Photoinduced hidden monoclinic metallic phase of VO2 driven by local nucleation
Feng-Wu Guo, Wenhao Liu, Zhi Wang, Shu-Shen Li, Lin‐Wang Wang, Jun‐Wei Luo
Abstract
The insulator-to-metal transition in VO2 has garnered extensive attention for its potential applications in ultrafast switches, neuronal network architectures, and storage technologies. However, the photoinduced insulator-to-metal transition remains controversial, especially whether a complete structural transformation from the monoclinic to rutile phase is necessary. Here we employ the real-time time-dependent density functional theory to track the dynamic evolution of atomic and electronic structures in photoexcited VO2, revealing the emergence of a long-lived monoclinic metal phase under low electronic excitation.
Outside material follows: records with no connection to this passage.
--- src/rtl/wmaf_pkg.sv ---
package wmaf_pkg;

   localparam int SAMPLE_W        = 16;
   localparam int WINDOW_DEF      = 64;
   localparam int MIN_HISTORY_DEF = 6;

   // request action codes
   localparam logic ACT_FILTER = 1'b0;
   localparam logic ACT_CLEAR  = 1'b1;

   typedef enum logic [2:0] {
      ST_IDLE,
      ST_SCAN,
      ST_PUSH,
      ST_LOAD,
      ST_DIVIDE,
      ST_OUT
   } state_type;

   // history control from the sequencer
   typedef struct packed {
      logic clear;
      logic push;
   } hist_ctl_type;

endpackage

--- src/rtl/wmaf_div.sv ---
module wmaf_div
   import wmaf_pkg::*;
#(
   parameter int MIN_HISTORY = MIN_HISTORY_DEF,
   parameter int SUM_W       = SAMPLE_W + $clog2(MIN_HISTORY)
) (
   input  logic                       clock,
   input  logic                       reset,
   input  logic                       start,
   input  logic signed [SUM_W-1:0]    dividend,
   output logic                       busy,
   output logic signed [SAMPLE_W-1:0] quotient
);

   // floor(mag * RECIP / 2^SHIFT) == floor(mag / MIN_HISTORY) for any
   // SUM_W-bit magnitude when SHIFT = SUM_W + clog2(MIN_HISTORY)
   localparam int LOG_D   = $clog2(MIN_HISTORY);
   localparam int SHIFT   = SUM_W + LOG_D;
   localparam int RECIP_W = SUM_W + 2;
   localparam int PROD_W  = SUM_W + RECIP_W;
   localparam int Q_W     = PROD_W - SHIFT;
   localparam logic [RECIP_W-1:0] RECIP =
      RECIP_W'(((longint'(1) << SHIFT) + longint'(MIN_HISTORY) - longint'(1))
               / longint'(MIN_HISTORY));

   logic [SUM_W-1:0]          mag_ff, mag_in;
   logic                      neg_ff, neg_in;
   logic                      busy_ff, busy_in;
   logic signed [SAMPLE_W-1:0] quot_ff, quot_in;
   logic [PROD_W-1:0]         prod;
   logic [Q_W-1:0]            mag_q;
   logic [Q_W-1:0]            q_signed;

   // reciprocal multiply on the magnitude, sign put back after
   assign prod     = PROD_W'(mag_ff) * PROD_W'(RECIP);
   assign mag_q    = prod[PROD_W-1:SHIFT];
   // sign-magnitude gives truncation toward zero
   assign q_signed = neg_ff ? (Q_W'(0) - mag_q) : mag_q;

   always_comb begin
      mag_in  = mag_ff;
      neg_in  = neg_ff;
      busy_in = busy_ff;
      quot_in = quot_ff;
      if (start) begin
         neg_in  = dividend[SUM_W-1];
         mag_in  = dividend[SUM_W-1] ? (SUM_W'(0) - dividend) : dividend;
         busy_in = 1'b1;
      end else if (busy_ff) begin
         quot_in = q_signed[SAMPLE_W-1:0];
         busy_in = 1'b0;
      end
   end

   always_ff @(posedge clock) begin
      if (reset) begin
         busy_ff <= 1'b0;
      end else begin
         busy_ff <= busy_in;
      end
      mag_ff  <= mag_in;
      neg_ff  <= neg_in;
      quot_ff <= quot_in;
   end

   assign quotient = quot_ff;
   assign busy     = busy_ff;

endmodule

--- config.mk ---
export PLATFORM = sky130hd
export DESIGN_NAME = wmaf_div
export DESIGN_NICKNAME = d
export VERILOG_FILES = /design/src/rtl/wmaf_pkg.sv /design/src/rtl/wmaf_div.sv
export SDC_FILE = /design/constraint.sdc
export NUM_CORES = 1
export LEC_CHECK = 0
export BUFFER_PORTS_ARGS = -buffer_cell sky130_fd_sc_hd__buf_2
export CAP_MARGIN = 20
export CORE_ASPECT_RATIO = 0.7
export CORE_MARGIN = 5
export CORE_UTILIZATION = 30
export CTS_BUF_LIST = sky130_fd_sc_hd__clkbuf_2 sky130_fd_sc_hd__clkbuf_4 sky130_fd_sc_hd__clkbuf_8
export CTS_CLUSTER_DIAMETER = 120
export DETAILED_ROUTE_END_ITERATION = 7
export PLACE_DENSITY_LB_ADDON = 0.15
export SLEW_MARGIN = 15
export SYNTH_ARGS = -nofsm -noshare
export SYNTH_HDL_FRONTEND = slang
export SYNTH_SLANG_ARGS = --single-unit
export TNS_END_PERCENT = 5
--- constraint.sdc ---
create_clock -name clock -period 6 [get_ports clock]
set_input_delay 0.3 -clock clock [delete_from_list [all_inputs] [get_ports clock]]
set_output_delay 0.3 -clock clock [all_outputs]
set_load 0.01 [all_outputs]
# Word level (Yosys, flattened, before mapping)
# Index checks and enable logic that the tools add are counted.
# classes
add_sub_neg	2
n_mul	1
muxes	3
bitwise	1
reduce_logical	1
# op_table
cell	n
multiplier 19 x 20 -> 38 bit, second input constant	1
subtractor 1 x 19 -> 19 bit, first input constant	1
two-way mux 18 bit	1
two-way mux 16 bit	1
subtractor 1 x 16 -> 16 bit, first input constant	1
AND reduction 2 bit	1
two-way mux 1 bit	1
NOT 1 bit	1
# totals
ff_bits	37
input_bits	22
out_inout_bits	17
wordCells	13

# Longest topological paths before layout
# Gate-level depths: netlist of the first run.
# logic_depth
word_depth	3
depth_mapped	25
ltp_nobuf	24

# Least setup slack after synthesis of the first run
# No wires, ideal clock.
# synth_timing
path_type	register to register
startpoint	reg mag_ff[4]
endpoint	reg quot_ff[14], in the netlist quotient[14] (data pin)
setup_ps	263
arrival_time_ps	6217
required_time_ps	5737
slack_ps	-480
stages_incl_launch_ff	26
n_path_buf	1
period_less_slack_ps	6480
path_cell_list	edfxtp_1 -> ha_1 -> inv_1 -> fa_1 -> inv_1 -> fa_1 -> inv_1 -> fa_1 -> inv_1 -> fa_1 -> inv_1 -> fa_1 -> inv_1 -> ha_1 -> buf_6 -> a21oi_4 -> o21ai_2 -> a311oi_4 -> nand3_1 -> xor2_1 -> inv_1 -> ha_1 -> or3b_4 -> or2_1 -> o41ai_2 -> xnor2_1
# synth_between
elab_chain_cells	3
# synth_rtl
item	line	rtl
from (decl)	wmaf_div.sv:26	logic [SUM_W-1:0] mag_ff, mag_in;
from (signal assigned)	wmaf_div.sv:61	mag_ff <= mag_in;
multiplier 19 x 20 -> 38 bit	wmaf_div.sv:35	assign prod = PROD_W'(mag_ff) * PROD_W'(RECIP);
named net mag_q[0]	wmaf_div.sv:31	logic [Q_W-1:0] mag_q;
subtractor 1 x 16 -> 16 bit	wmaf_div.sv:38	assign q_signed = neg_ff ? (Q_W'(0) - mag_q) : mag_q;
two-way mux 16 bit	wmaf_div.sv:38	
named net q_signed[14]	wmaf_div.sv:32	logic [Q_W-1:0] q_signed;
to (signal assigned)	wmaf_div.sv:63	quot_ff <= quot_in;
to (decl)	wmaf_div.sv:29	logic signed [SAMPLE_W-1:0] quot_ff, quot_in;
# The timed path passes the listed nets, and every way through them passes these cells.
# A chain may end at the register's enable or synchronous reset.

# Final worst setup path of the first run
# layout_timing
startpoint	reg mag_ff[4]
endpoint	reg quot_ff[15], in the netlist quotient[15] (data pin)
# layout_between
elab_chain_cells	3
# layout_rtl
item	line
multiplier 19 x 20 -> 38 bit (*)	wmaf_div.sv:35
subtractor 1 x 16 -> 16 bit	wmaf_div.sv:38
two-way mux 16 bit (*)	wmaf_div.sv:38
named net q_signed[15]	wmaf_div.sv:32
# The timed path passes the listed nets; every way through them passes the cells marked *.

==> flow_metrics.env, run 1 <==
export IMPL_period_minus_slack_ns=6.35
export IMPL_cts_made_buffers=5
export IMPL_grt_max_degree=23
export IMPL_finalNonFillerCells=1307
export IMPL_worstPathRequired_ns=6.07
export IMPL_reg2reg_setup_slack_ns=-0.35
export IMPL_timing_fmax_mhz=157
export IMPL_path_buf_inv=8
export IMPL_max_cap_violations=0
export IMPL_final_max_slew_viol_count=0
export IMPL_io_pins=39
export IMPL_routed_wl_um=20500
export IMPL_antenna_found_initial=1
export IMPL_synth_distinct_cells=70
export IMPL_dieHeight_um=143
export IMPL_arrival_ns=6.43
export IMPL_route_vias_total=5821
export IMPL_clock_latency_ns=0.32
export IMPL_outcome="complete, but fails checks"
export IMPL_skew_ns=0.00960
export IMPL_rows=48
export IMPL_critPathCaptureType="flop"
export IMPL_drcViolationCount=0
export IMPL_path_cells="ha_4 > inv_4 > fa_2 > inv_2 > fa_1 > inv_2 > fa_1 > inv_1 > fa_1 > inv_1 > fa_1 > inv_1 > ha_4 > and3_4 > a311oi_4 > buf_6 > a31oi_2 > or3_4 > a22oi_2 > nand4_1 > buf_4 > o41ai_4 > xnor2_1"
export IMPL_layout_drive_gt1_share_pct=30.2
export IMPL_avgRoutedWirePerCell_um=15.7
export IMPL_path_class="flop to flop"
export IMPL_synth_seq_cells=37
export IMPL_holdCritStartpoint="reset"
export IMPL_avgSynthCellArea_sq_um=9.73
export IMPL_cts_root_buffer="clkbuf_8"
export IMPL_syn_instance_count=776
export IMPL_cts_buffer_depth=2
export IMPL_fill_cells=2499
export IMPL_critPathSlowestCell="fa_1"
export IMPL_cp_max_fo=7
export IMPL_use_met1_pct=27.3
export IMPL_whs_endpoint="busy"
export IMPL_placed_cells=1292
export IMPL_reg2reg_depth=23
export IMPL_min_period_over_period_pct=106
export IMPL_grt_setup_unrepaired="true"
export IMPL_violations="setup timing"
export IMPL_setup_ws_ns=-0.354
export IMPL_layout_commonest_cell="inv_1"
export IMPL_ys_warn_count=0
export IMPL_seq_area_frac_synth_pct=14.6
export IMPL_grt_use_met3_pct=2.59
export IMPL_cpLargestDelayFamily="adder cells"
export IMPL_met2_usage_pct=19.3
export IMPL_synth_net_count=1029
export IMPL_first_global_vias=6163
export IMPL_path_clk_slew_ns=0.09
export IMPL_hpwl_um=18400
export IMPL_cts_htree_levels=2
export IMPL_grt_use_total_pct=15.4
export IMPL_max_slew_margin_rel_pct=50.2
export IMPL_portBuffers=38
export IMPL_synthArstFlopShare_pct=0
export IMPL_syn_area_sq_um=7550
export IMPL_min_path_type="input port to flop"
export IMPL_synthFlopType="edfxtp_1"
export IMPL_core_area_sq_um=24700
export IMPL_cts_tree="yes"
export IMPL_synth_edf_count=36
export IMPL_dieArea_sq_um=28500
export IMPL_cts_sinks=37
export IMPL_finalHoldViolCount=0
export IMPL_die_w_um=200
export IMPL_cp_start_kind="flop"
export IMPL_dr_pass1_iters=4
export IMPL_postRouteAntennaNets=0
export IMPL_start_util_pct=30.6
export IMPL_globalplace_congestion=0.826
export IMPL_area_growth_synth_to_final_pct=30.7
export IMPL_worst_pin_slew_ns=0.748
export IMPL_r2r_end="quotient[15]"
export IMPL_overflow=0
export IMPL_grt_busiest_layer="met1"
export IMPL_viasPerCell=4.45
export IMPL_drtIter0Drc=290
export IMPL_rr_startpoint="mag_ff[4]"
export IMPL_finalSetupViolCount=12
export IMPL_cp_slowest_stage_delay_ns=0.54
export IMPL_whs_path_depth=2
export IMPL_final_cell_mix="inv_1, buf_4, ha_1"
export IMPL_grt_pass1_wl_um=34200
export IMPL_antenna_cells=0
export IMPL_finalNetCount=1234
export IMPL_cp_common_cell="fa_1"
The emergence of the metal phase in the monoclinic structure originates from the dissociation of the local V-V dimer, driven by the self-trapped and self-amplified dynamics of photoexcited holes, rather than by an electron-electron correction. On the other hand, the monoclinic-to-rutile phase transition does appear at higher electronic excitation. Our findings validate the existence of monoclinic metal phase and provide a comprehensive picture of the insulator-to-metal transition in photoexcited VO2. Vanadium dioxide exhibits an insulator-to-metal transition when exciting by a laser. Here, the authors show the transition arises from the dissociation of local V-V dimers and show the existence of the monoclinic metallic phase from ab initio simulations.